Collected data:
From an optimization exercise on the open Yosys and OpenROAD flow, aimed at small area, a short achievable clock period and few clock cycles per item; shortcuts taken in it are not production practice. No functional check of the RTL was part of any run shown here. Power figures rest on the tool's default switching activity, not on a simulated workload.

`design.v`:
```
module sge_rs_encoder (
    input  wire       clk,
    input  wire       rst,
    input  wire       en,
    input  wire       zero,
    input  wire       zero_n,
    input  wire [7:0] sym,
    output wire [7:0] par_out
);
    reg  [255:8] q;           
    reg  [7:0]   fbd;
    reg  [7:0]   fbdl;
    reg  e03;
    reg  e05;
    reg  e09;
    reg  e0a;
    reg  e11;
    reg  e14;
    reg  e21;
    reg  e28;
    reg  e41;
    reg  e60;
    reg  e81;
    reg  e88;
    reg  e90;
    reg  ec0;
    wire l01 = fbdl[0];
    wire l02 = fbdl[1];
    wire l04 = fbdl[2];
    wire l08 = fbdl[3];
    wire l10 = fbdl[4];
    wire l20 = fbdl[5];
    wire l40 = fbdl[6];
    wire l80 = fbdl[7];
    wire l03 = l01 ^ l02;
    wire l0a = l02 ^ l08;
    wire l0c = l04 ^ l08;
    wire l24 = l04 ^ l20;
    wire l48 = l08 ^ l40;
    wire l60 = l20 ^ l40;
    wire la0 = l20 ^ l80;
    wire lc0 = l40 ^ l80;
    wire l0d = l01 ^ l0c;
    wire l0e = l02 ^ l0c;
    wire l4b = l03 ^ l48;
    wire l4c = l04 ^ l48;
    wire l70 = l10 ^ l60;
    wire la4 = l04 ^ la0;
    wire lb0 = l10 ^ la0;
    wire ld0 = l10 ^ lc0;
    wire l4f = l03 ^ l4c;
    wire l7a = l0a ^ l70;
    wire la7 = l03 ^ la4;
    wire lbd = l0d ^ lb0;
    wire lde = ld0 ^ l0e;
    wire lef = la4 ^ l4b;
    wire lf4 = ld0 ^ l24;
    wire [7:0] loop31 = {la7, lf4, l7a, lbd, lde, lef, ld0, l4f};
    wire [7:0] fb = (zero ? 8'h00 : (sym ^ q[255:248])) ^ loop31;
    wire m01 = fbd[0];
    wire m02 = fbd[1];
    wire m04 = fbd[2];
    wire m08 = fbd[3];
    wire m10 = fbd[4];
    wire m20 = fbd[5];
    wire m40 = fbd[6];
    wire m80 = fbd[7];
    wire m03 = e03;
    wire m05 = e05;
    wire m09 = e09;
    wire m0a = e0a;
    wire m11 = e11;
    wire m14 = e14;
    wire m21 = e21;
    wire m28 = e28;
    wire m41 = e41;
    wire m60 = e60;
    wire m81 = e81;
    wire m88 = e88;
    wire m90 = e90;
    wire mc0 = ec0;
    wire m07 = m02 ^ m05;
    wire m0b = m01 ^ m0a;
    wire m0e = m04 ^ m0a;
    wire m0f = m05 ^ m0a;
    wire m13 = m02 ^ m11;
    wire m15 = m01 ^ m14;
    wire m16 = m02 ^ m14;
    wire m17 = m03 ^ m14;
    wire m19 = m08 ^ m11;
    wire m1a = m10 ^ m0a;
    wire m1b = m0a ^ m11;
    wire m1d = m09 ^ m14;
    wire m1e = m0a ^ m14;
    wire m23 = m02 ^ m21;
    wire m29 = m01 ^ m28;
    wire m2a = m02 ^ m28;
    wire m2b = m03 ^ m28;
    wire m2c = m04 ^ m28;
    wire m2d = m05 ^ m28;
    wire m34 = m20 ^ m14;
    wire m35 = m14 ^ m21;
    wire m43 = m02 ^ m41;
    wire m49 = m08 ^ m41;
    wire m4a = m40 ^ m0a;
    wire m4b = m0a ^ m41;
    wire m51 = m10 ^ m41;
    wire m54 = m40 ^ m14;
    wire m55 = m14 ^ m41;
    wire m64 = m04 ^ m60;
    wire m65 = m05 ^ m60;
    wire m68 = m08 ^ m60;
    wire m69 = m09 ^ m60;
    wire m6a = m0a ^ m60;
    wire m85 = m04 ^ m81;
    wire m8c = m04 ^ m88;
    wire m8d = m05 ^ m88;
    wire m93 = m03 ^ m90;
    wire m95 = m05 ^ m90;
    wire m98 = m08 ^ m90;
    wire m9a = m0a ^ m90;
    wire m9c = m14 ^ m88;
    wire ma9 = m21 ^ m88;
    wire mb0 = m20 ^ m90;
    wire mb1 = m21 ^ m90;
    wire mb8 = m28 ^ m90;
    wire mc4 = m04 ^ mc0;
    wire mc9 = m09 ^ mc0;
    wire mca = m0a ^ mc0;
    wire md0 = m10 ^ mc0;
    wire md1 = m11 ^ mc0;
    wire md4 = m14 ^ mc0;
    wire me0 = m20 ^ mc0;
    wire me8 = m28 ^ mc0;
    wire mf0 = m90 ^ m60;
    wire m1f = m01 ^ m1e;
    wire m27 = m04 ^ m23;
    wire m2e = m02 ^ m2c;
    wire m33 = m10 ^ m23;
    wire m36 = m02 ^ m34;
    wire m37 = m02 ^ m35;
    wire m3a = m10 ^ m2a;
    wire m3b = m10 ^ m2b;
    wire m3d = m08 ^ m35;
    wire m3f = m0a ^ m35;
    wire m46 = m05 ^ m43;
    wire m47 = m04 ^ m43;
    wire m4d = m04 ^ m49;
    wire m4e = m04 ^ m4a;
    wire m4f = m04 ^ m4b;
    wire m56 = m02 ^ m54;
    wire m57 = m02 ^ m55;
    wire m58 = m09 ^ m51;
    wire m59 = m08 ^ m51;
    wire m5b = m10 ^ m4b;
    wire m5c = m08 ^ m54;
    wire m5f = m0a ^ m55;
    wire m62 = m21 ^ m43;
    wire m66 = m02 ^ m64;
    wire m67 = m02 ^ m65;
    wire m6b = m01 ^ m6a;
    wire m6d = m04 ^ m69;
    wire m6e = m04 ^ m6a;
    wire m6f = m05 ^ m6a;
    wire m73 = m13 ^ m60;
    wire m76 = m13 ^ m65;
    wire m77 = m13 ^ m64;
    wire m78 = m10 ^ m68;
    wire m7a = m10 ^ m6a;
    wire m7b = m11 ^ m6a;
    wire m7e = m14 ^ m6a;
    wire m7f = m15 ^ m6a;
    wire m87 = m02 ^ m85;
    wire m96 = m80 ^ m16;
    wire m97 = m02 ^ m95;
    wire m9b = m01 ^ m9a;
    wire m9d = m01 ^ m9c;
    wire m9e = m02 ^ m9c;
    wire m9f = m03 ^ m9c;
    wire ma3 = m80 ^ m23;
    wire ma4 = m21 ^ m85;
    wire ma5 = m20 ^ m85;
    wire ma6 = m16 ^ mb0;
    wire ma7 = m0e ^ ma9;
    wire mab = m02 ^ ma9;
    wire mac = m20 ^ m8c;
    wire mae = m07 ^ ma9;
    wire maf = m23 ^ m8c;
    wire mb3 = m02 ^ mb1;
    wire mb4 = m04 ^ mb0;
    wire mb5 = m04 ^ mb1;
    wire mb7 = m07 ^ mb0;
    wire mb9 = m01 ^ mb8;
    wire mbb = m03 ^ mb8;
    wire mbd = m05 ^ mb8;
    wire mbf = m07 ^ mb8;
    wire mc6 = m02 ^ mc4;
    wire mcb = m01 ^ mca;
    wire mcc = m08 ^ mc4;
    wire mcd = m04 ^ mc9;
    wire mce = m04 ^ mca;
    wire mcf = m05 ^ mca;
    wire md2 = m02 ^ md0;
    wire md3 = m02 ^ md1;
    wire md5 = m01 ^ md4;
    wire md7 = m03 ^ md4;
    wire md8 = m08 ^ md0;
    wire md9 = m08 ^ md1;
    wire mda = m10 ^ mca;
    wire mdb = m0a ^ md1;
    wire mdc = m08 ^ md4;
    wire mdd = m09 ^ md4;
    wire mde = m0a ^ md4;
    wire mdf = m0b ^ md4;
    wire me3 = m03 ^ me0;
    wire me4 = m04 ^ me0;
    wire me5 = m80 ^ m65;
    wire me6 = m0e ^ me8;
    wire me7 = m07 ^ me0;
    wire mea = m02 ^ me8;
    wire meb = m03 ^ me8;
    wire mec = m04 ^ me8;
    wire mee = m0e ^ me0;
    wire mef = m07 ^ me8;
    wire mf1 = m01 ^ mf0;
    wire mf4 = m04 ^ mf0;
    wire mf5 = m05 ^ mf0;
    wire mf6 = m16 ^ me0;
    wire mf7 = m07 ^ mf0;
    wire mf8 = m08 ^ mf0;
    wire mfb = m0b ^ mf0;
    wire mfc = m14 ^ me8;
    wire mfd = m15 ^ me8;
    wire mfe = m0e ^ mf0;
    wire mff = m0f ^ mf0;
    wire [255:0] prod;
    assign prod[7:0] = {mb4, mee, mf7, m7b, m3d, m1e, mbb, m69};
    assign prod[15:8] = {m1b, m16, m0b, m05, m02, m81, m5b, m36};
    assign prod[23:16] = {m9f, md0, me8, mf4, m7a, mbd, m41, m3f};
    assign prod[31:24] = {mda, mb7, m5b, m2d, m16, m0b, mdf, mb5};
    assign prod[39:32] = {md1, mb9, m5c, mae, md7, m6b, me4, ma3};
    assign prod[47:40] = {m09, m8d, mc6, me3, mf1, m78, m35, m13};
    assign prod[55:48] = {m7b, m46, m23, m11, m88, mc4, m19, mf7};
    assign prod[63:56] = {mf5, m0f, m87, m43, m21, m90, m3d, meb};
    assign prod[71:64] = {m21, mb1, m58, m2c, m96, mcb, mc4, m43};
    assign prod[79:72] = {md3, m3a, m9d, mce, me7, m73, mea, ma6};
    assign prod[87:80] = {m4d, m6b, m35, m1a, m8d, mc6, mae, m9a};
    assign prod[95:88] = {m6e, m59, mac, m56, m2b, m15, m64, mdc};
    assign prod[103:96] = {m85, m47, ma3, md1, m68, m34, m1f, m0a};
    assign prod[111:104] = {m66, m55, m2a, m95, mca, m65, m54, mcc};
    assign prod[119:112] = {m90, m58, m2c, m96, mcb, me5, m62, m21};
    assign prod[127:120] = {m5f, mf0, mf8, mfc, m7e, m3f, mc0, mbf};
    assign prod[135:128] = {mff, m80, mc0, me0, mf0, mf8, m03, mfe};
    assign prod[143:136] = {m90, m58, m2c, m96, mcb, me5, m62, m21};
    assign prod[151:144] = {m95, m5f, maf, m57, mab, md5, m7f, m2a};
    assign prod[159:152] = {mbb, m66, m33, m19, m8c, m46, m98, m77};
    assign prod[167:160] = {ma4, mf6, mfb, mfd, mfe, mff, mdb, m49};
    assign prod[175:168] = {m73, m4a, ma5, md2, m69, mb4, m29, me7};
    assign prod[183:176] = {m5b, m76, m3b, m1d, m0e, m07, md8, mb7};
    assign prod[191:184] = {mb7, mec, m76, m3b, m1d, m0e, mb0, m6f};
    assign prod[199:192] = {mdd, m33, m19, m8c, m46, m23, mcc, mbb};
    assign prod[207:200] = {m4b, m6e, m37, m9b, mcd, me6, mb8, m97};
    assign prod[215:208] = {m14, m9e, mcf, m67, mb3, md9, m78, m28};
    assign prod[223:216] = {m85, m47, ma3, md1, m68, m34, m1f, m0a};
    assign prod[231:224] = {m67, md4, m6a, mb5, mda, m6d, m51, mcf};
    assign prod[239:232] = {m17, m9c, m4e, m27, m93, mc9, m73, m2e};
    assign prod[247:240] = {m54, mfe, mff, m7f, mbf, m5f, mfb, ma9};
    assign prod[255:248] = {ma7, mf4, m7a, mbd, mde, mef, md0, m4f};
    assign par_out = q[255:248] ^ prod[255:248];
    always @(posedge clk) begin
        if (rst)
            fbdl <= 8'h00;
        else if (en)
            fbdl <= zero_n ? 8'h00 : fb;
        if (en) begin
            q   <= {q[247:8], 8'h00} ^ prod[247:0];
            fbd <= fb;
            e03 <= fb[0] ^ fb[1];
            e05 <= fb[0] ^ fb[2];
            e09 <= fb[0] ^ fb[3];
            e0a <= fb[1] ^ fb[3];
            e11 <= fb[0] ^ fb[4];
            e14 <= fb[2] ^ fb[4];
            e21 <= fb[0] ^ fb[5];
            e28 <= fb[3] ^ fb[5];
            e41 <= fb[0] ^ fb[6];
            e60 <= fb[5] ^ fb[6];
            e81 <= fb[0] ^ fb[7];
            e88 <= fb[3] ^ fb[7];
            e90 <= fb[4] ^ fb[7];
            ec0 <= fb[6] ^ fb[7];
        end
    end
endmodule
module sge_escaper (
    input  wire       clk,
    input  wire       rst,
    input  wire       in_valid,
    output wire       in_free,
    output wire       in_pend,
    input  wire [7:0] in_data,
    input  wire       in_last,
    output reg        out_valid,
    input  wire       out_ready,
    output reg  [7:0] out_data,
    output reg        out_last
);
    localparam [7:0] ESC_BYTE  = 8'h54;
    localparam [7:0] SYNC_BYTE = 8'hAB;
    localparam [7:0] SYNC_SUB  = 8'h9F;
    reg pend;         
    reg pend_sync;    
    reg pend_last;
    wire out_fire = out_valid && out_ready;
    assign in_free  = !out_valid;
    assign in_pend  = pend;
    wire   in_ready = !out_valid || (out_ready && !pend);
    wire in_fire  = in_valid && in_ready;
    wire reserved = (in_data == ESC_BYTE) || (in_data == SYNC_BYTE);
    always @(posedge clk) begin
        if (rst) begin
            out_valid <= 1'b0;
            pend      <= 1'b0;
        end else if (in_fire) begin
            out_valid <= 1'b1;
            pend      <= reserved;
            pend_sync <= in_data[7];      
            pend_last <= in_last;
            out_data  <= reserved ? ESC_BYTE : in_data;
            out_last  <= in_last && !reserved;
        end else if (out_fire) begin
            out_valid <= pend;
            pend      <= 1'b0;
            out_data  <= pend_sync ? SYNC_SUB : ESC_BYTE;
            out_last  <= pend_last;
        end
    end
endmodule
module sge_fec_esc (
    input  wire       clk,
    input  wire       rst,
    input  wire       in_valid,
    output wire       in_ready,
    input  wire [7:0] in_data,
    input  wire       in_last,
    output wire       out_valid,
    input  wire       out_ready,
    output wire [7:0] out_data,
    output wire       out_last
);
    reg [7:0] q0d, q1d;        
    reg       q0l, q1l;
    reg       wp, rp;          
    reg [1:0] qn;              
    reg       in_rdy;          
    reg [7:0] pos;
    reg       par_ph;          
    reg       pad;             
    reg       fin;             
    reg       flush;           
    reg       cv;              
    reg [7:0] cd;
    reg       cl;
    assign in_ready = in_rdy;
    wire in_fire = in_valid && in_rdy;
    wire       mv = (qn != 2'd0);
    wire [7:0] md = rp ? q1d : q0d;
    wire       ml = rp ? q1l : q0l;
    wire esc_free;             
    wire esc_pend;             
    wire src_ok   = par_ph || pad || mv;
    wire step_a   = flush || (src_ok && (!cv || esc_free));
    wire step_b   = src_ok && !esc_pend;
    wire step     = step_a || (step_b && out_ready);
    wire take     = step && !par_ph && !pad;
    wire [7:0] par31;
    wire [7:0] sym      = pad ? 8'h00 : md;
    wire [7:0] cod_data = par_ph ? par31 : sym;
    wire       cod_last = par_ph && fin && (pos == 8'd254);
    wire       wrap     = (pos == 8'd254);
    wire       to_par   = (pos == 8'd222);
    wire [7:0] pos_n    = !step ? pos    : wrap ? 8'd0 : pos + 8'd1;
    wire       par_ph_n = !step ? par_ph : wrap ? 1'b0 : (par_ph || to_par);
    wire       pad_n    = !step ? pad    : wrap ? 1'b0 : (pad || (take && ml && !to_par));
    wire [1:0] qn_n = qn + {1'b0, in_fire} - {1'b0, take};
    always @(posedge clk) begin
        if (rst) begin
            wp     <= 1'b0;
            rp     <= 1'b0;
            qn     <= 2'd0;
            in_rdy <= 1'b1;
            pos    <= 8'd223;
            par_ph <= 1'b1;
            flush  <= 1'b1;
            pad    <= 1'b0;
            cv     <= 1'b0;
        end else begin
            if (in_fire) begin
                wp <= !wp;
                if (wp) begin
                    q1d <= in_data; q1l <= in_last;
                end else begin
                    q0d <= in_data; q0l <= in_last;
                end
            end
            if (take)
                rp <= !rp;
            qn     <= qn_n;
            in_rdy <= !qn_n[1];
            pos    <= pos_n;
            par_ph <= par_ph_n;
            pad    <= pad_n;
            if (step && wrap)
                flush <= 1'b0;
            if (take)
                fin <= ml;
            if (!cv || esc_free || (!esc_pend && out_ready)) begin
                cv <= step && !flush;
                cd <= cod_data;
                cl <= cod_last;
            end
        end
    end
    sge_rs_encoder u_rs (
        .clk     (clk),
        .rst     (rst),
        .en      (step),
        .zero    (par_ph),
        .zero_n  (par_ph_n),
        .sym     (sym),
        .par_out (par31)
    );
    sge_escaper u_esc (
        .clk       (clk),
        .rst       (rst),
        .in_valid  (cv),
        .in_free   (esc_free),
        .in_pend   (esc_pend),
        .in_data   (cd),
        .in_last   (cl),
        .out_valid (out_valid),
        .out_ready (out_ready),
        .out_data  (out_data),
        .out_last  (out_last)
    );
endmodule
```
`run.sh`:
```
#!/bin/bash
# synth_recipe.tcl (not shown) runs the flow's synth.tcl, then flattens the netlist and writes it again
# the make line also repeats each setting of config.mk as NAME=value (left out here)
make -C /OpenROAD-flow-scripts/flow DESIGN_CONFIG=/design/flow/config.mk WORK_HOME=/design/flow/orfs CLKGATE_MAP_FILE= SYNTH_SCRIPT=/design/flow/synth_recipe.tcl finish
```
`config.mk`:
```
export PLATFORM = sky130hd
export DESIGN_NAME = sge_fec_esc
export DESIGN_NICKNAME = sge_fec_esc
export VERILOG_FILES = /design/flow/design.v
export SDC_FILE = /design/flow/constraint.sdc
export NUM_CORES = 4
export LEC_CHECK = 0
export CAP_MARGIN = 20
export CORE_MARGIN = 2
export CORE_UTILIZATION = 70
export CTS_BUF_LIST = sky130_fd_sc_hd__clkbuf_8
export CTS_CLUSTER_DIAMETER = 40
export CTS_CLUSTER_SIZE = 16
export SETUP_SLACK_MARGIN = 2.0
export SLEW_MARGIN = 20
```
`constraint.sdc`:
```
create_clock -name core_clock -period 4.0 [get_ports {clk}]
set_input_delay 0.8000 -clock core_clock [delete_from_list [all_inputs] [get_ports {clk}]]
set_output_delay 0.8000 -clock core_clock [all_outputs]
set_load 0.01 [all_outputs]
```
==> out/metrics.sh, run 1 <==
CP-END-KIND='register'
REPORT.FINAL.SETUP_VIOL=0
CRITICAL_PATH.CELL_CHAIN='nor4_4, a31oi_4, nor2_4, buf_12, nor3_4, ha_4, inv_2, ha_4, xnor2_2, xnor2_1, nand2_1, inv_1'
HOLD_PATH.CLASS='reg2reg'
ROUTE.VIAS.TOTAL=8539
CORE_AREA_SQ_UM=21200
ANTENNA_CELLS=0
CTS_TREE='done'
VDD_IR_DROP_MAX_V=0.000514
POSTSYNTH.ASYNCRESETSHARE=0
GP_CONGESTION=0.863
SYNTH-ADDER-AREA-SHARE=0.00330
P_TOTAL_uW=11900
YOSYS.CELL_TYPES.COUNT=52
CLOCKROOTBUFFER='clkbuf_8'
REQUIRED_NS=4.46
VIAS_PER_CELL=5.97
FRACTION_OF_THE_MAPPED_NETLIST_AREA_IN_COMPOUND_GATES=0.0276
SYNTH.AREA.TOP_CELLS='edfxtp_1 61%, xnor2_1 19%, xor2_1 6.1%'
WORST_SLACK_NS=1.94
SLEW_VIOL_FINAL=0
FP.DIEH_MICRONS=151
WL_MM=35.3
DRT_PASS1_ITERATIONS=5
CRITPATHARRIVALTIME_NS=2.51
NETLIST_TOP_CELLS_COUNT='337 x xnor2_1, 309 x edfxtp_1, 105 x xor2_1'
SYNTH_TOP_FAMILY_BY_AREA='XOR/XNOR gates'
WORST_SETUP_PATH_START_KIND='register'
PORTBUFFERS=23
VIA_COUNT_OF_THE_FIRST_GLOBAL_ROUTING_PASS=8202
CELLLEAKAGEPOWER_uW=0.00670
MAX_CLOCK_FREQ_GHz=0.486
FINAL-HOLD-VIOLATION-COUNT=0
DETAILEDROUTE.FIRSTITERATIONVIOLATIONS=935
YOSYSMOSTFREQUENTCELL='xnor2_1'
PRE_CTS_SLACK_NS=0.906
WORST_PATH_LARGEST_CELL_DELAY_NS=0.40
WORST_SLEW_PIN_SLEW_NS=0.987
NETLIST_AREA_SQ_UM=15100
POST_ROUTE_CELLS_DRIVE_ABOVE_1_SHARE=0.225
DIE_WIDTH_MICRONS=151
NETLIST.TOP_CELL.BY_AREA='edfxtp_1'
GRT_SETUP_UNREPAIRED='true'
PATH_COMMON_CELL='ha_4'
YS_SEQ_AREA_FRAC=0.648
GRT_ANTENNA_BEFORE_REPAIR=0
POST-ROUTE-PERIOD-UTIL=0.514
SYNTH.AREA.MUX_SHARE=0.00669
WORST_PATH_MAX_DELAY_CELL='nor4_4'
INITIAL_CELL_DENSITY_OF_THE_CORE=0.716
SYNTHESIZED_INSTANCE_COUNT=997
TIMING.CRITICAL_PATH.BUF_INV=3
NUM-NETS-FINAL=1139
YS.FLOP_TYPE='edfxtp_1'
ANTENNA_VIOL_NETS_FINAL=0
CTS_BUFFER_DEPTH=3
CLK_PIN_SLEW_NS=0.08
CELL_CLASS_CONTRIBUTING_THE_BIGGEST_SHARE_OF_WORST_PATH_DELAY='simple AND/OR/NAND/NOR gates'
YOSYSTOPAREACELLSHARE=0.613
BOUNDARYPINS=24
FIN_WORST_SKEW_NS=0.0295
FIN_UTIL=0.846
NUMBER_OF_ENABLE_FLIP_FLOP_CELLS_AFTER_SYNTHESIS=309
DETAILED_PLACE_HPWL_MM=21.3
WIRE_PER_INST_MICRONS=24.7
HTREE_NUM_LEVELS=2
POST_SYNTH.CELL_AREA_AVG_SQ_UM=15.2
GR-USAGE-ALL-LAYERS=0.319
DRV.MAX_CAP_VIOLATION_COUNT=0
FP-ROW-COUNT=53
SYNTH-WARNING-COUNT=3
YS_SEQ_ELEMENTS=336
OVERFLOW=0
MAX_SLEW_MARGIN=0.342
NUMCTSBUFFERS=41
CLKLATENCYLATEPIN_NS=0.58
DRC=0
MAPPEDNETLISTNETS=1014
POWER_PER_CELL_AREA_nW_PER_UM2=664
CLOCK-SINKS=336
STATUS='finished clean'
CRITICALPATHCATEGORY='reg2reg'
DIE-AREA_SQ_UM=22800
FINAL.MIN_CLOCK_PERIOD_NS=2.06
GRT_PASS1_WL_MM=51.5
AREA_DELTA_SYNTH_FINAL_PCT=18.1
GRT_MAX_DEGREE=87
FINAL.SETUP.TNS_NS=0
CRIT_FANOUT=4
SYNTH_SIMPLE_GATE_AREA_FRAC=0.0273
SYNTH_XOR_AREA_FRAC=0.274
CTS_HOLD_BUFFERS=0
## metal layers
| layer | vias to the layer above | GRT usage | part of all wire |
|---|---|---|---|
| li1 | 3716 | - | - |
| met1 | 4268 | 0.466 | 0.41 |
| met2 | 477 | 0.486 | 0.47 |
| met3 | 78 | 0.0702 | 0.096 |
| met4 | 0 | 0.100 | 0.026 |
| met5 | - | 0 | 0 |
## per-stage QoR
stage	instance area, sq um	hold slack (ns)	std cells
floorplan	15300	0.427	997
global placement	15800	0.442	1279
detailed placement	15800	0.453	1279
CTS	17600	0.474	1407
global route	17900	0.498	1430
finish	17900	0.473	1430
## timing repair
| item | in CTS | in global routing |
|---|---|---|
| pin swaps | 11 | 6 |
| resized for setup | 77 | 36 |
| endpoints found under the setup margin | 460 | 124 |
| setup buffers | 49 | 23 |
| gates cloned | 3 | 0 |
## cells in the final DEF (no fill, tap or decap), types with 4 or more instances in the layout
cell type / synthesis / final
buf_12: 0 / 8
clkinv_1: 0 / 4
a21oi_1: 10 / 5
inv_8: 0 / 7
nor2_2: 2 / 4
clkinvlp_4: 0 / 7
nand2_1: 14 / 12
o21ai_0: 24 / 22
xnor2_2: 6 / 23
inv_6: 0 / 8
clkbuf_8: 0 / 43
or3_1: 20 / 19
clkdlybuf4s50_1: 0 / 10
dfxtp_4: 0 / 5
xor2_2: 6 / 12
buf_4: 0 / 80
xor2_1: 105 / 93
buf_2: 12 / 4
xnor2_1: 337 / 315
inv_1: 10 / 10
a21o_1: 4 / 4
xnor2_4: 1 / 6
xor2_4: 1 / 7
nor2_1: 16 / 13
a21oi_2: 2 / 6
o2bb2ai_1: 4 / 4
mux2i_1: 9 / 9
edfxtp_1: 309 / 309
bufinv_16: 0 / 4
clkbuf_2: 0 / 7
dfxtp_1: 27 / 20
a22o_1: 4 / 4
## cell type report
| class | instances | area [sq um] |
|---|---|---|
| sequential | 336 | 9840 |
| multi-input combinational | 613 | 5660 |
| fill | 978 | 3260 |
| timing repair buffer | 116 | 1020 |
| clock buffer | 43 | 592 |
| clock inverter | 33 | 359 |
| tap | 275 | 344 |
| inverter | 12 | 61.3 |
| timing repair inverter | 2 | 20.0 |
## path summary, 6_finish.rpt
path / startpoint / cells past startpoint / slack, ns / end
setup / recovery: par_ph$_SDFF_PP1_ / 12 / 1.94 / qn[1]$_SDFF_PP0_
hold / removal: cl$_DFFE_PP_ / 0 / 0.47 / u_esc.pend_last$_DFFE_PP_
setup reg to reg: par_ph$_SDFF_PP1_ / 12 / 1.94 / qn[1]$_SDFF_PP0_
hold reg to reg: cl$_DFFE_PP_ / 0 / 0.47 / u_esc.pend_last$_DFFE_PP_
## power by group
group	switching [uW]	internal (uW)	total (uW)
Combinational	1290	1440	2730
Clock	1410	1350	2760
Sequential	792	5610	6400
Total	3480	8400	11900
## flip-flops by register name, indices dropped and copies added (netlist names), 2 cells and up
register        count
u_esc.out_data      8
qn                  2
q1d                 8
u_rs.fbdl           8
pos                 8
q0d                 8
u_rs.fbd            8
u_rs.q            248
cd                  8
## cell families after synthesis
kind of cell    count (synthesis)
flops                         336
simple gates                   77
compound gates                 65
mux                            10
fa+ha+maj                       4
buf+inv                        48
xor+xnor                      457
## worst reg2reg max path, delay by kind of cell, from the launching register on
family	cells	cell delay [ns]
AND/OR/NAND/NOR	4	0.65
adder cells (fa/ha/maj)	2	0.42
flip-flops	1	0.36
XOR/XNOR	2	0.24
buffers and inverters	3	0.22
AO/OA/AOI/OAI	1	0.06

__Problem to solve__.
Find every line in the records that contains the word "flush"; copy those lines.

__Solved exercise__.
    reg       flush;           
    wire step_a   = flush || (src_ok && (!cv || esc_free));
            flush  <= 1'b1;
                flush <= 1'b0;
                cv <= step && !flush;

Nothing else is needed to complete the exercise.